There is, mercifully, a way for MLROs to sound pro innovation without turning themselves into unpaid sales reps for vendors. It is to reframe the conversation away from “Do we have AI?” towards “Are we solving the right problems, with the right tools, in a way we can defend?” An institution that has cleaned up its data, rationalised its scenarios and tightened its governance, but uses relatively simple analytics, may be in a far stronger regulatory position than one that has festooned itself with dazzling neural networks but cannot explain what any of them are doing.

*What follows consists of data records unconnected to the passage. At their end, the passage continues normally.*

$ cat config.mk
export PLATFORM = sky130hd
export DESIGN_NAME = mhts_fifo
export DESIGN_NICKNAME = d
export VERILOG_FILES = /design/src/rtl/mhts_pkg.sv /design/src/rtl/mhts_fifo.sv
export SDC_FILE = /design/constraint.sdc
export NUM_CORES = 1
export LEC_CHECK = 0
export BUFFER_PORTS_ARGS = -buffer_cell sky130_fd_sc_hd__buf_2
export CAP_MARGIN = 20
export CORE_MARGIN = 2
export CORE_UTILIZATION = 53
export CTS_CLUSTER_DIAMETER = 50
export DETAILED_ROUTE_END_ITERATION = 8
export PLACE_DENSITY = 0.71
export SETUP_SLACK_MARGIN = 0.05
export SYNTH_ARGS = -nofsm -noshare
export SYNTH_HDL_FRONTEND = slang
export SYNTH_SLANG_ARGS = --single-unit
export TNS_END_PERCENT = 20
$ cat constraint.sdc
create_clock -name clk -period 1.9 [get_ports clk]
set_input_delay 0.38 -clock clk [delete_from_list [all_inputs] [get_ports clk]]
set_output_delay 0.38 -clock clk [all_outputs]
set_load 0.05 [all_outputs]
### src/rtl/bmp_8bit_stream_parser_top_defines.svh
// Assertion macros shared by the bitmap stream parser.
`ifndef BMP_8BIT_STREAM_PARSER_TOP_DEFINES_SVH
`define BMP_8BIT_STREAM_PARSER_TOP_DEFINES_SVH

// Same-cycle implication, sampled on clk and disabled during reset.
`define BMP8_ASSERT_NOW(lbl, ante, cons, msg) \
	lbl: assert property (@(posedge clk) disable iff (!arst_n) (ante) |-> (cons)) \
		else $error(msg);

// Next-cycle implication, sampled on clk and disabled during reset.
`define BMP8_ASSERT_NEXT(lbl, ante, cons, msg) \
	lbl: assert property (@(posedge clk) disable iff (!arst_n) (ante) |=> (cons)) \
		else $error(msg);

`endif

### src/rtl/bmp8_pkg.sv
// Types and constants of the 8-bit palettised bitmap stream parser.
`timescale 1ns / 1ps

package bmp8_pkg;

	typedef enum logic [4:0] {
		PH_SIG  = 5'b00001,
		PH_HDR  = 5'b00010,
		PH_PAL  = 5'b00100,
		PH_PIX  = 5'b01000,
		PH_IDLE = 5'b10000
	} phase_t;

	typedef enum logic [1:0] {
		KIND_HEADER  = 2'd0,
		KIND_PALETTE = 2'd1,
		KIND_PIXEL   = 2'd2,
		KIND_BAD_SIG = 2'd3
	} kind_t;

	localparam logic [7:0] SIG_FIRST  = 8'h42;
	localparam logic [7:0] SIG_SECOND = 8'h4D;

	localparam logic [5:0] HDR_WIDTH_LO  = 6'd16;
	localparam logic [5:0] HDR_WIDTH_HI  = 6'd17;
	localparam logic [5:0] HDR_HEIGHT_LO = 6'd20;
	localparam logic [5:0] HDR_HEIGHT_HI = 6'd21;
	localparam logic [5:0] HDR_LAST      = 6'd51;

	localparam logic [1:0] CH_BLUE     = 2'd0;
	localparam logic [1:0] CH_GREEN    = 2'd1;
	localparam logic [1:0] CH_RED      = 2'd2;
	localparam logic [1:0] CH_RESERVED = 2'd3;

	typedef struct packed {
		kind_t       kind;
		logic [15:0] image_width;
		logic [15:0] image_height;
		logic [7:0]  palette_index;
		logic [5:0]  red_level;
		logic [5:0]  green_level;
		logic [5:0]  blue_level;
		logic [15:0] pixel_address;
		logic [7:0]  pixel_value;
		logic        last;
	} result_t;

endpackage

The doctor’s answer to AI FOMO, then, is boring but bracing. Start with the disease, not the drug. Diagnose specific weaknesses in the AML operating model. Decide which are best tackled with rules, which with better processes, and which genuinely require more sophisticated analytics. Only then go shopping. In an era when everyone is rushing to boast about their latest model, the institutions that quietly ask “why?” before “what?” may look unfashionable. They may also be the ones that avoid the next wave of enforcement actions for badly governed technology.
Tom Vidovic is a senior financial crime compliance specialist. He held several roles in the financial services industry as well as the consulting sector, including as Financial Crime Advisory Manager for Deloitte; Associate Director, FCC Controls for Standard Chartered Bank; Financial Crime Forensic Manager for KPMG; and FIU Financial Crime Consultant for Wells Fargo; and most recent VP Financial Crime Compliance for a global bank. He is a Certified Fraud Examiner, Certified Anti-Money Laundering Specialist, and holds an MBA in Sustainable Finance.